Medtronic receives FDA approval for non-rechargeable neurostimulator

By Elaine Rigoli

Tampa, Fla., March 24 - Medtronic, Inc. said the Food and Drug Administration has approved RestorePrime, a neurostimulation system for the treatment of chronic pain.

RestorePrime is a non-rechargeable device indicated to manage bilateral and complex pain in the trunk and/or multiple limbs that is associated with failed back surgery syndrome, post-laminectomy pain, unsuccessful disc surgery or degenerative disc disease, among others, according to a company news release.

It is designed specifically for patients with low to moderate energy requirements who need a broader range of neurostimulation coverage but prefer a non-rechargeable system.

About the size of a stopwatch, the device is typically implanted under the skin of the abdomen and connected to two leads - thin wires with electrodes at the tips. Up to 16 electrodes deliver electrical pulses to the spine.

Based on individual patient need, doctors can customize the positioning of the electrodes to deliver stimulation directly to the target area of the spine, and in doing so, block pain signals from reaching the brain, the release said.

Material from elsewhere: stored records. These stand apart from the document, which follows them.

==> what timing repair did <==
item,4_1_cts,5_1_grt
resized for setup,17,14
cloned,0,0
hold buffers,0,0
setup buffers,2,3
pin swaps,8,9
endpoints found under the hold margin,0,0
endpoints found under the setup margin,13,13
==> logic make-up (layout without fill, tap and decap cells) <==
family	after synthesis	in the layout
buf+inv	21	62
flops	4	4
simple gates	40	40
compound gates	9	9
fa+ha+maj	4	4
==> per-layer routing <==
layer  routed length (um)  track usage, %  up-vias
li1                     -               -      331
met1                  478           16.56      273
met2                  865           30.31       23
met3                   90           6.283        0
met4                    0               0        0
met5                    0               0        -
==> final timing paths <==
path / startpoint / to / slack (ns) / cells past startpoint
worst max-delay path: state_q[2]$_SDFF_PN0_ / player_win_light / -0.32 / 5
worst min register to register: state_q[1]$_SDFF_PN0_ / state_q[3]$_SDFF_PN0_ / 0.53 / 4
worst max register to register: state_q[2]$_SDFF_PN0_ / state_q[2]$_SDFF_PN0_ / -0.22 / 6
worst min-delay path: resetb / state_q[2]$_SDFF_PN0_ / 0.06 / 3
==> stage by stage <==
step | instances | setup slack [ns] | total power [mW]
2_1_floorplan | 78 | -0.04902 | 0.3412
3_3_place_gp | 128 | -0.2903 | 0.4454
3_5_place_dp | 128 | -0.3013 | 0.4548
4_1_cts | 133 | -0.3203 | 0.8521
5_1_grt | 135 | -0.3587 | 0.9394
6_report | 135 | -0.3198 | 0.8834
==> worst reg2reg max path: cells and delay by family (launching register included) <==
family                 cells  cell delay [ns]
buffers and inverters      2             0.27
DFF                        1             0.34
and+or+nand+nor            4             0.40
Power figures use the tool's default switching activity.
### src/rtl/wide_add_sequencer_if.sv
`timescale 1ns/1ps
// Operand request / result response bus of the multi-precision add/sub engine.
interface wide_add_sequencer_if #(
    parameter int unsigned N = 96
);
    logic         in_valid;
    logic         in_ready;
    logic         op_sub;
    logic [N-1:0] a;
    logic [N-1:0] b;
    logic         out_valid;
    logic         out_ready;
    logic [N-1:0] sum;
    logic         cout;
    logic         ovf;
    logic         busy;

    modport master (
        output in_valid, op_sub, a, b, out_ready,
        input  in_ready, out_valid, sum, cout, ovf, busy
    );

    modport slave (
        input  in_valid, op_sub, a, b, out_ready,
        output in_ready, out_valid, sum, cout, ovf, busy
    );
endinterface
[src/rtl/mpls_egress_demux.sv]
// MPLS egress demultiplexer: steers packets from one converged AXI-Stream bus to
// per-port outputs through a single shared register stage, dropping misrouted packets.
module mpls_egress_demux #(
    parameter int NUM_EGR_PORTS = 4,
    parameter int DATA_BYTES    = 64,
    parameter int IDX_W         = (NUM_EGR_PORTS > 1) ? $clog2(NUM_EGR_PORTS) : 1
) (
    input  logic                      clk_i,
    input  logic                      reset_i,
    input  logic                      s_tvalid_i,
    output logic                      s_tready_o,
    input  logic [8*DATA_BYTES-1:0]   s_tdata_i,
    input  logic [DATA_BYTES-1:0]     s_tkeep_i,
    input  logic                      s_tlast_i,
    input  logic [IDX_W-1:0]          s_tuser_i,
    input  logic [NUM_EGR_PORTS-1:0]  egr_port_enable_i,
    output logic [NUM_EGR_PORTS-1:0]  m_tvalid_o,
    input  logic [NUM_EGR_PORTS-1:0]  m_tready_i,
    output logic [8*DATA_BYTES-1:0]   m_tdata_o,
    output logic [DATA_BYTES-1:0]     m_tkeep_o,
    output logic                      m_tlast_o,
    output logic [31:0]               fwd_pkt_count_o,
    output logic [31:0]               drop_pkt_count_o,
    output logic                      drop_pulse_o
);

    typedef enum logic [1:0] {
        ST_SOP  = 2'd0,
        ST_FWD  = 2'd1,
        ST_DROP = 2'd2
    } state_e;

    state_e                    state_q, state_d;
    logic [IDX_W-1:0]          sel_q, sel_d;
    logic                      out_valid_q, out_valid_d;
    logic [IDX_W-1:0]          out_sel_q, out_sel_d;
    logic [8*DATA_BYTES-1:0]   data_q, data_d;
    logic [DATA_BYTES-1:0]     keep_q, keep_d;
    logic                      last_q, last_d;
    logic [31:0]               fwd_cnt_q, fwd_cnt_d;
    logic [31:0]               drop_cnt_q, drop_cnt_d;
    logic                      drop_pulse_q, drop_pulse_d;

    logic                      port_en_s;
    logic                      out_ready_s;
    logic                      s_tready_s;
    logic                      accept_s;
    logic                      fwd_beat_s;
    logic                      drop_beat_s;
    logic [IDX_W-1:0]          dest_s;

    // Port lookup: an out-of-range index never matches, so it reads as disabled.
    always_comb begin
        port_en_s   = 1'b0;
        out_ready_s = 1'b0;
        m_tvalid_o  = '0;
        for (int i = 0; i < NUM_EGR_PORTS; i++) begin
            port_en_s     = port_en_s   | (egr_port_enable_i[i] & (s_tuser_i == IDX_W'(i)));
            out_ready_s   = out_ready_s | (m_tready_i[i] & (out_sel_q == IDX_W'(i)));
            m_tvalid_o[i] = out_valid_q & (out_sel_q == IDX_W'(i));
        end
    end

    assign s_tready_s = !reset_i && ((state_q == ST_DROP) || !out_valid_q || out_ready_s);
    assign accept_s   = s_tvalid_i && s_tready_s;

    // Packet FSM: routing is decided on the first beat and held until tlast.
    always_comb begin
        state_d     = state_q;
        sel_d       = sel_q;
        dest_s      = sel_q;
        fwd_beat_s  = 1'b0;
        drop_beat_s = 1'b0;
        case (state_q)
            ST_SOP: begin
                if (accept_s) begin
                    if (port_en_s) begin
                        fwd_beat_s = 1'b1;
                        dest_s     = s_tuser_i;
                        sel_d      = s_tuser_i;
                        state_d    = s_tlast_i ? ST_SOP : ST_FWD;
                    end else begin
                        drop_beat_s = 1'b1;
                        state_d     = s_tlast_i ? ST_SOP : ST_DROP;
                    end
                end else begin
                    state_d = ST_SOP;
                end
            end
            ST_FWD: begin
                if (accept_s) begin
                    fwd_beat_s = 1'b1;
                    state_d    = s_tlast_i ? ST_SOP : ST_FWD;
                end else begin
                    state_d = ST_FWD;
                end
            end
            ST_DROP: begin
                if (accept_s) begin
                    drop_beat_s = 1'b1;
                    state_d     = s_tlast_i ? ST_SOP : ST_DROP;
                end else begin
                    state_d = ST_DROP;
                end
            end
            default: begin
                state_d = ST_SOP;
            end
        endcase
    end

    // Output stage: a load may coincide with the drain of the previous beat.
    always_comb begin
        out_valid_d = out_valid_q;
        out_sel_d   = out_sel_q;
        data_d      = data_q;
        keep_d      = keep_q;
        last_d      = last_q;
        if (fwd_beat_s) begin
            out_valid_d = 1'b1;
            out_sel_d   = dest_s;
            data_d      = s_tdata_i;
            keep_d      = s_tkeep_i;
            last_d      = s_tlast_i;
        end else if (out_valid_q && out_ready_s) begin
            out_valid_d = 1'b0;
        end else begin
            out_valid_d = out_valid_q;
        end
    end

    assign fwd_cnt_d    = (fwd_beat_s && s_tlast_i && (fwd_cnt_q != 32'hFFFF_FFFF))
                          ? (fwd_cnt_q + 32'd1) : fwd_cnt_q;
    assign drop_cnt_d   = (drop_beat_s && s_tlast_i && (drop_cnt_q != 32'hFFFF_FFFF))
                          ? (drop_cnt_q + 32'd1) : drop_cnt_q;
    assign drop_pulse_d = drop_beat_s && s_tlast_i;

    // State, output stage and counter registers with synchronous reset.
    always_ff @(posedge clk_i) begin
        if (reset_i) begin
            state_q      <= ST_SOP;
            sel_q        <= '0;
            out_valid_q  <= 1'b0;
            out_sel_q    <= '0;
            data_q       <= '0;
            keep_q       <= '0;
            last_q       <= 1'b0;
            fwd_cnt_q    <= 32'd0;
            drop_cnt_q   <= 32'd0;
            drop_pulse_q <= 1'b0;
        end else begin
            state_q      <= state_d;
            sel_q        <= sel_d;
            out_valid_q  <= out_valid_d;
            out_sel_q    <= out_sel_d;
            data_q       <= data_d;
            keep_q       <= keep_d;
            last_q       <= last_d;
            fwd_cnt_q    <= fwd_cnt_d;
            drop_cnt_q   <= drop_cnt_d;
            drop_pulse_q <= drop_pulse_d;
        end
    end

    assign s_tready_o       = s_tready_s;
    assign m_tdata_o        = data_q;
    assign m_tkeep_o        = keep_q;
    assign m_tlast_o        = last_q;
    assign fwd_pkt_count_o  = fwd_cnt_q;
    assign drop_pkt_count_o = drop_cnt_q;
    assign drop_pulse_o     = drop_pulse_q;

endmodule
$ cat src/rtl/program_loader_pkg.sv
// Shared definitions for the boot-time program loader: FSM states, word width
// and the checksum seed.
package program_loader_pkg;

  localparam int WORD_W = 16;
  localparam logic [7:0] CSUM_SEED = 8'h00;

  typedef enum logic [2:0] {
    LEN_HI,
    LEN_LO,
    DATA_HI,
    DATA_LO,
    CHECK,
    DONE,
    ERROR
  } state_t;

endpackage

$ cat src/rtl/program_loader_timeout.sv
// Inter-byte watchdog: counts enabled cycles since the last clear and flags
// the cycle on which the count would reach TIMEOUT.
module loader_timeout #(
  parameter int TIMEOUT = 1_000_000
) (
  input  logic clk,
  input  logic rst,
  input  logic clr,
  input  logic en,
  output logic tc
);

  localparam int CW = $clog2(TIMEOUT + 1);

  logic [CW-1:0] count_reg;

  always_ff @(posedge clk) begin
    if (rst || clr) begin
      count_reg <= '0;
    end else if (en) begin
      count_reg <= count_reg + CW'(1);
    end
  end

  // Asserted on the edge that would take the count to TIMEOUT, so the FSM
  // can move to ERROR on that same edge and drop any byte arriving with it.
  assign tc = en && (count_reg == CW'(TIMEOUT - 1));

endmodule

$ cat src/rtl/program_loader.sv
// Assembles a length-prefixed, XOR-checksummed byte stream into 16-bit RAM
// writes and holds the CPU in reset until the image is verified.
module program_loader
  import program_loader_pkg::*;
#(
  parameter logic [15:0] BASE_ADDR = 16'h0000,
  parameter int          MAX_WORDS = 256,
  parameter int          TIMEOUT   = 1_000_000
) (
  input  logic              clk,
  input  logic              rst,
  input  logic              rx_valid,
  input  logic [7:0]        rx_data,
  output logic [15:0]       ram_address,
  output logic [WORD_W-1:0] ram_data,
  output logic              ram_wren,
  output logic              cpu_rst,
  output logic              load_done,
  output logic              load_error
);

  localparam logic [15:0] MAX_LEN = 16'(MAX_WORDS);

  state_t      state_reg, state_next;
  logic [15:0] length_reg;
  logic [15:0] word_count_reg;
  logic [7:0]  csum_reg;
  logic [15:0] length_rx;
  logic        count_en;
  logic        tc;
  logic        accept;

  assign count_en  = (state_reg == LEN_LO) || (state_reg == DATA_HI) ||
                     (state_reg == DATA_LO) || (state_reg == CHECK);
  // A byte coinciding with the watchdog expiring is dropped.
  assign accept    = rx_valid && !tc &&
                     (state_reg != DONE) && (state_reg != ERROR);
  assign length_rx = {length_reg[15:8], rx_data};

  loader_timeout #(
    .TIMEOUT(TIMEOUT)
  ) u_timeout (
    .clk(clk),
    .rst(rst),
    .clr(accept),
    .en (count_en),
    .tc (tc)
  );

  always_ff @(posedge clk) begin
    if (rst) begin
      state_reg <= LEN_HI;
    end else begin
      state_reg <= state_next;
    end
  end

  always_comb begin
    state_next = state_reg;
    if (tc) begin
      state_next = ERROR;
    end else if (accept) begin
      case (state_reg)
        LEN_HI:  state_next = LEN_LO;
        LEN_LO: begin
          if (length_rx > MAX_LEN) begin
            state_next = ERROR;
          end else if (length_rx == 16'd0) begin
            state_next = CHECK;
          end else begin
            state_next = DATA_HI;
          end
        end
        DATA_HI: state_next = DATA_LO;
        DATA_LO: begin
          if (word_count_reg + 16'd1 == length_reg) begin
            state_next = CHECK;
          end else begin
            state_next = DATA_HI;
          end
        end
        CHECK:   state_next = (rx_data == csum_reg) ? DONE : ERROR;
        default: state_next = state_reg;
      endcase
    end
  end

  always_ff @(posedge clk) begin
    if (rst) begin
      ram_address    <= BASE_ADDR;
      ram_data       <= '0;
      ram_wren       <= 1'b0;
      csum_reg       <= CSUM_SEED;
      word_count_reg <= '0;
      length_reg     <= '0;
    end else begin
      ram_wren <= accept && (state_reg == DATA_LO);
      // Address advances after the strobe so it is stable during the write.
      if (ram_wren) begin
        ram_address <= ram_address + 16'd1;
      end
      if (accept && (state_reg != CHECK)) begin
        csum_reg <= csum_reg ^ rx_data;
      end
      if (accept) begin
        case (state_reg)
          LEN_HI:  length_reg[15:8] <= rx_data;
          LEN_LO:  length_reg[7:0]  <= rx_data;
          DATA_HI: ram_data[15:8]   <= rx_data;
          DATA_LO: begin
            ram_data[7:0]  <= rx_data;
            word_count_reg <= word_count_reg + 16'd1;
          end
          default: ;
        endcase
      end
    end
  end

  assign cpu_rst    = (state_reg != DONE);
  assign load_done  = (state_reg == DONE);
  assign load_error = (state_reg == ERROR);

endmodule
$ cat config.mk
export PLATFORM = sky130hd
export DESIGN_NAME = program_loader
export DESIGN_NICKNAME = d
export VERILOG_FILES = /design/src/rtl/program_loader_pkg.sv /design/src/rtl/program_loader_timeout.sv /design/src/rtl/program_loader.sv
export SDC_FILE = /design/constraint.sdc
export NUM_CORES = 1
export LEC_CHECK = 0
export ABC_AREA = 1
export BUFFER_PORTS_ARGS = -buffer_cell sky130_fd_sc_hd__buf_2
export CELL_PAD_IN_SITES_DETAIL_PLACEMENT = 0
export CELL_PAD_IN_SITES_GLOBAL_PLACEMENT = 1
export CORE_AREA = 10 10 107 128
export CTS_CLUSTER_SIZE = 24
export DETAILED_ROUTE_END_ITERATION = 6
export DIE_AREA = 0 0 117 138
export PLACE_DENSITY_LB_ADDON = 0.1
export SYNTH_ARGS = -nofsm -noshare
export SYNTH_HDL_FRONTEND = slang
export SYNTH_SLANG_ARGS = --single-unit
$ cat constraint.sdc
create_clock -name clk -period 2.8 [get_ports clk]
set_input_delay 0.14 -clock clk [delete_from_list [all_inputs] [get_ports clk]]
set_output_delay 0.14 -clock clk [all_outputs]
set_load 0.02 [all_outputs]
---- Word level (Yosys, flattened, before mapping) ----
Cells that the tools add are included.
storage, ports and cells
  bits of input ports ..................... 11
  bits in registers ....................... 96
cells by class
  add/subtract/negate cells ............... 3
  order comparisons ....................... 1
  equal/unequal tests ..................... 12
  bitwise logic cells ..................... 1
  reductions and logical operators ........ 23
  muxes and demuxes ....................... 7
operator list
  cell                                                                   number
  16-bit by 1-bit adder with 16-bit output, second input constant        2
  20-bit by 1-bit adder with 20-bit output, second input constant        1
  20-bit == test, second input constant                                  1
  16-bit == test                                                         1
  16-bit by 9-bit > comparator with 1-bit output, second input constant  1
  16-bit logical NOT                                                     1
  3-bit 2-to-1 mux                                                       5
  3-bit one-hot mux with 5 select lines                                  1
  2-bit AND reduction                                                    6
  3-bit == test, second input constant                                   3
  3-bit inequality test, second input constant                           3
  8-bit == test                                                          1
  8-bit bitwise XOR                                                      1
  3-bit by 2-bit == test with 1-bit output, second input constant        2
  1-bit logical AND                                                      6
  6-bit nonzero test                                                     1
  5-bit nonzero test                                                     1
  1-bit logical OR                                                       4
  3-bit by 1-bit == test with 1-bit output, second input constant        1
  3-bit logical NOT                                                      1
  2-bit 2-to-1 mux                                                       1
  2-bit nonzero test                                                     1
  2-bit OR reduction                                                     1
  1-bit logical NOT                                                      1

---- Depth between registers and ports, before layout ----
Gate-level depths: netlist (run 1).
  depth in word-level cells ............... 11
  depth in mapped cells ................... 15
  mapped depth without buffers ............ 15

---- Modules after synthesis ----
From an unflattened synthesis (run 1), not the netlist that was laid out.
unflattened totals
  cell total of the unflattened synthesis .. 739
  area, all modules ....................... 4,987.3 um^2
by module, submodules not included
  module          cells each  instances  area each (um^2)  seq. area each (um^2)
  program_loader  561         1          3,846.2           1,521.5
  loader_timeout  178         1          1,141.1           400.4

---- Worst setup path after synthesis (run 1) ----
Ideal clock, no wire load.
  path type ............................... reg2reg
  start point ............................. register state_reg[2]
  end point ............................... register length_reg[5]
  data arrival time ....................... 1.842 ns
  period minus slack after synthesis ...... 1.912 ns
  cell stages (with the launch flop) ...... 10
  setup slack ............................. 0.888 ns
  data required time ...................... 2.730 ns
  cells stage by stage .................... dfxtp_1 inv_2 nor3_1 inv_1 nand2_1 nor2_8 nand2_2 buf_4 o21ai_0 a21oi_1
between the ends
  cells in the longest elaborated chain, start to end .. 10
  elaborated cells between the ends (all ways) .. 15
  those cells by class .................... eq/ne: 6; reduce/logical: 9
ends and longest elaborated chain
  item                                                                                                  line                                         text
  from (decl)                                                                                           program_loader.sv:24                         state_t state_reg, state_next;
  from (signal assigned)                                                                                program_loader.sv:54                         state_reg <= state_next;
  3-bit by 1-bit == test with 1-bit output or 3-bit by 2-bit == test with 1-bit output (tied branches)  program_loader.sv:33, program_loader.sv:106
  1-bit logical OR (2 in series)                                                                        program_loader.sv:33                         assign count_en = (state_reg == LEN_LO) || (state_reg == DATA_HI) ||
  1-bit logical OR                                                                                      program_loader.sv:34                         (state_reg == DATA_LO) || (state_reg == CHECK);
  1-bit logical AND                                                                                     program_loader_timeout.sv:27                 assign tc = en && (count_reg == CW'(TIMEOUT - 1));
  1-bit logical NOT                                                                                     program_loader.sv:36                         assign accept = rx_valid && !tc &&
  1-bit logical AND (2 in series)                                                                       program_loader.sv:36
  1-bit logical AND                                                                                     program_loader.sv:37                         (state_reg != DONE) && (state_reg != ERROR);
  2-bit AND reduction (no source line) *                                                                --
  to (signal assigned)                                                                                  program_loader.sv:108                        LEN_LO: length_reg[7:0] <= rx_data;
  to (decl)                                                                                             program_loader.sv:25                         logic [15:0] length_reg;
Mark *: on every way between the ends. The rest lies on a longest branch, timed or not.
A chain may end at the register's enable or synchronous reset.

---- Worst setup path after layout (run 1) ----
  start point ............................. register u_timeout.count_reg[1]
  end point ............................... register word_count_reg[15]
between the ends
  cells in the longest elaborated chain, start to end .. 7
ends and longest elaborated chain
  item                                  line                          text
  from (decl)                           program_loader_timeout.sv:15  logic [CW-1:0] count_reg;
  from (signal assigned)                program_loader_timeout.sv:21  count_reg <= count_reg + CW'(1);
  20-bit == test                        program_loader_timeout.sv:27
  1-bit logical AND                     program_loader_timeout.sv:27
  1-bit logical NOT                     program_loader.sv:36
  1-bit logical AND (2 in series)       program_loader.sv:36
  1-bit logical AND                     program_loader.sv:37
  2-bit AND reduction (no source line)  --
  to (signal assigned)                  program_loader.sv:112         word_count_reg <= word_count_reg + 16'd1;
  to (decl)                             program_loader.sv:26          logic [15:0] word_count_reg;
No other way between the ends.

==> metrics.log, run 1 <==
[metrics] transition time of the tightest slew-check pin: 0.556 ns
[metrics] CTS Buf Count: 9
[metrics] type of the worst setup path: flip-flop to flip-flop
[metrics] number of nets at the end of the flow: 798
[metrics] Required @ worst endpoint: 3.03 ns
[metrics] starting utilization of the core area: 0.447
[metrics] final wirelength: 12800 um
[metrics] Area growth, synth to finish: 12.4%
[metrics] clock-pin transition on the worst setup and hold timing paths: 0.07 ns
[metrics] count of yosys warnings during synthesis: 0
[metrics] TritonCTS clock tree: built
[metrics] Post-Synthesis Mean Instance Area: 6.82 sq um
[metrics] wire length of the first global-routing pass: 21400 um
[metrics] number of I/O pins: 47
[metrics] number of fill cells in the layout: 1165
[metrics] GRT Util Overall: 0.163
[metrics] count of unresolved DRC violations after routing: 0
[metrics] PostCTS Resize Cnt: 0
[metrics] WL/cell: 13.9 um
[metrics] leading post-synthesis cells by cell area: dfxtp_1 38%, nand2_1 12%, nor2_1 7.3%, a21oi_1 6.8%, inv_1 6.5%
[metrics] number of diodes: 0
[metrics] achievable frequency: 456 MHz
[metrics] leftover overflow at the end of global routing: 0
[metrics] Root Driver: clkbuf_16
[metrics] iteration-0 DRC count of the detailed router: 329
[metrics] Buffers on Ports: 46
[metrics] number of flip-flops under the largest register name: 20
[metrics] pin count of the biggest net entering global routing: 39
[metrics] Max rail drop VDD: 0.257 mV
[metrics] unique cell type count in the Yosys netlist: 39
[metrics] top cell type by total area after synthesis: dfxtp_1
[metrics] category of the worst setup path capture point: flip-flop
[metrics] kind of start point of the critical path: flip-flop
[metrics] path category of the worst min-delay check: input port to flip-flop
[metrics] Die Height: 138 um
[metrics] total clock sinks: 96
[metrics] number of maximum-capacitance constraint violations: 0
[metrics] list of cells traversed by the critical path: ha_1 -> nand3_1 -> nor4_1 -> nand4_2 -> nand2_4 -> inv_4 -> nand2_4 -> nor2_1 -> a21oi_1 -> nor2_1
[metrics] buffer depth of the longest clock path: 2
[metrics] source-to-sink clock delay at the later pin of the worst-skew pair: 0.35 ns
[metrics] pins over their slew limit: 0
[metrics] CTS H-tree lvls: 3
[metrics] worst r2r path cells: 10
[metrics] die span in x: 117 um
[metrics] largest fanout of any net on the critical path: 37
[metrics] CTS hold repair buffers: 0
[metrics] first-pass detailed-route iteration total: 4
[metrics] final setup violation count: 0
[metrics] worst stage delay on the critical path: 0.36 ns
[metrics] tightest slew margin relative to the limit: 0.626
[metrics] setup TNS after final layout: 0 ns
[metrics] number of standard cells after synthesis: 741
[metrics] Final GP Congestion: 0.817
[metrics] Final Critical Period: 2.19 ns
[metrics] highest-count cells in the layout ignoring fill and taps: 163 x nand2_1, 98 x nor2_1, 96 x dfxtp_1, 88 x inv_1, 69 x a21oi_1
[metrics] count of final hold-check violations: 0
[metrics] RSZ-0062 raised after global routing: false
[metrics] final worst-path cycle share: 0.784
[metrics] core area: 0.0113 sq mm
[metrics] via count of the first global-routing pass: 4468
[metrics] routed vias/inst: 5.07
[metrics] worst-case clock skew: 0.0107 ns
[metrics] number of cells on the worst hold path: 3
[metrics] number of antenna violations at the first check in global routing: 0
[metrics] result of the run: complete, no violations
[metrics] routed via count: 4677
[metrics] Setup Fix Bufs, Post-CTS: 0
[metrics] power density over the cells: 537 mW/mm^2
[metrics] leakage power: 2.37 nW
[metrics] fraction of layout cells with a size suffix above 1: 0.122
[metrics] Detail Route Antenna Nets: 0
[metrics] net count after synthesis: 756
[metrics] Seq/Total Area, Yosys: 0.380
[metrics] die area: 0.0161 sq mm
[metrics] Worst EP arrival: 2.42 ns
[metrics] synthesized cell area: 0.00505 sq mm
[metrics] Total Power: 0.00305 W
[metrics] number of rows in the core area: 43
[metrics] DP HPWL: 9480 um
[metrics] number of register bits inferred by synthesis: 96
[metrics] share of the synthesized area in the top cell type: 0.380
[metrics] most common library cell in the layout ignoring fill and taps: nand2_1
[metrics] CP max stage cell: dfxtp_1
-- per-layer routing --
metal | vias to the layer above | global-route usage | share of wire
met3 | 16 | 0.0312 | 0.027
li1 | 2484 | - | -
met4 | 0 | 0.0613 | 0.019
met1 | 2108 | 0.202 | 0.47
met5 | - | 0 | 0
met2 | 69 | 0.271 | 0.49
-- through the flow --
step / utilization / hold slack (ns) / cell area (sq um) / setup slack, ns / cells
final: 0.503 / 0.137 / 5680 / 0.605 / 923
after global routing: 0.503 / 0.143 / 5680 / 0.308 / 923
after CTS: 0.503 / 0.130 / 5680 / 0.574 / 923
after detailed placement: 0.477 / 0.452 / 5390 / 0.597 / 907
after global placement: 0.477 / 0.446 / 5390 / 0.648 / 907
after floorplan: - / 0.304 / 5050 / 0.888 / 741
-- where the power goes --
part	switching, W	total, W	leakage, nW	internal [W]
combinational	0.000252	0.000378	1.45	0.000126
sequential	0.0000432	0.00146	0.778	0.00142
clock	0.000535	0.00121	0.142	0.000679
-- cell type report --
type | instances | area, sq um | area share
multi-input cells | 536 | 2690 | 0.474
flip-flops and latches | 96 | 1920 | 0.338
inverters | 90 | 340 | 0.0599
clock buffers | 13 | 270 | 0.0476
repair buffers | 50 | 260 | 0.0458
well taps | 135 | 169 | 0.0297
clock inverters | 3 | 25.0 | 0.00441
-- Yosys cell counts --
library cell and count:
inv_2 1, inv_4 1, xnor2_1 9, clkbuf_1 8, nand3_4 1, nor3_4 1, nand3_2 4, dfxtp_1 96
nand4_4 1, ha_1 4, nand4_2 1, xor2_1 14, nor2_4 5, nor4_1 4, o21a_1 5, and3_1 1
nand2_1 163, buf_6 1, a211oi_2 1, nor2_1 98, nand3_1 65, nor2_8 1, nand2_4 4, buf_2 6
o21ai_2 1, nand4_1 14, nand3b_1 1, a211oi_1 2, nor3b_1 3, o21ai_1 1, buf_4 4, or2_2 1
nor2_2 3, nand2_2 4, a21oi_1 69, o21ai_0 39, o211ai_1 2, inv_1 88, nor3_1 14
-- worst max-delay path: cells and delay by family, from the launching register on --
| kind | cells | cell delay, ns |
|---|---|---|
| AND/OR/NAND/NOR | 7 | 1.25 |
| flip-flops | 1 | 0.36 |
| adder cells (fa/ha/maj) | 1 | 0.22 |
| buffers and inverters | 1 | 0.12 |
| AO/OA/AOI/OAI | 1 | 0.12 |
-- worst paths after layout --
kind,endpoint,start,slack (ns)
setup / recovery,word_count_reg[15],u_timeout.count_reg[1],0.61
hold / removal,ram_data[4],rx_data[4],0.14
setup reg to reg,word_count_reg[15],u_timeout.count_reg[1],0.61
hold reg to reg,ram_data[7],ram_data[7],0.46
-- cells by family after synthesis --
logic type / count (synthesis) / synth area share
AND/OR/NAND/NOR: 389 / 0.357
AO/OA/AOI/OAI: 120 / 0.126
buffers and inverters: 109 / 0.0874
flip-flops: 96 / 0.380
XOR/XNOR: 23 / 0.0399
adder cells (fa/ha/maj): 4 / 0.00991
No activity file was read; power rests on OpenSTA's default activity.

Additionally, to cover varying levels of pain, they can choose for their patients up to 32 program options, the broadest range of any non-rechargeable device on the market, the release said.

Medtronic said it is planning an initial launch of RestorePrime in March and April, followed by full market availability in May.

Medtronic, a medical technology developer, has headquarters in Minneapolis.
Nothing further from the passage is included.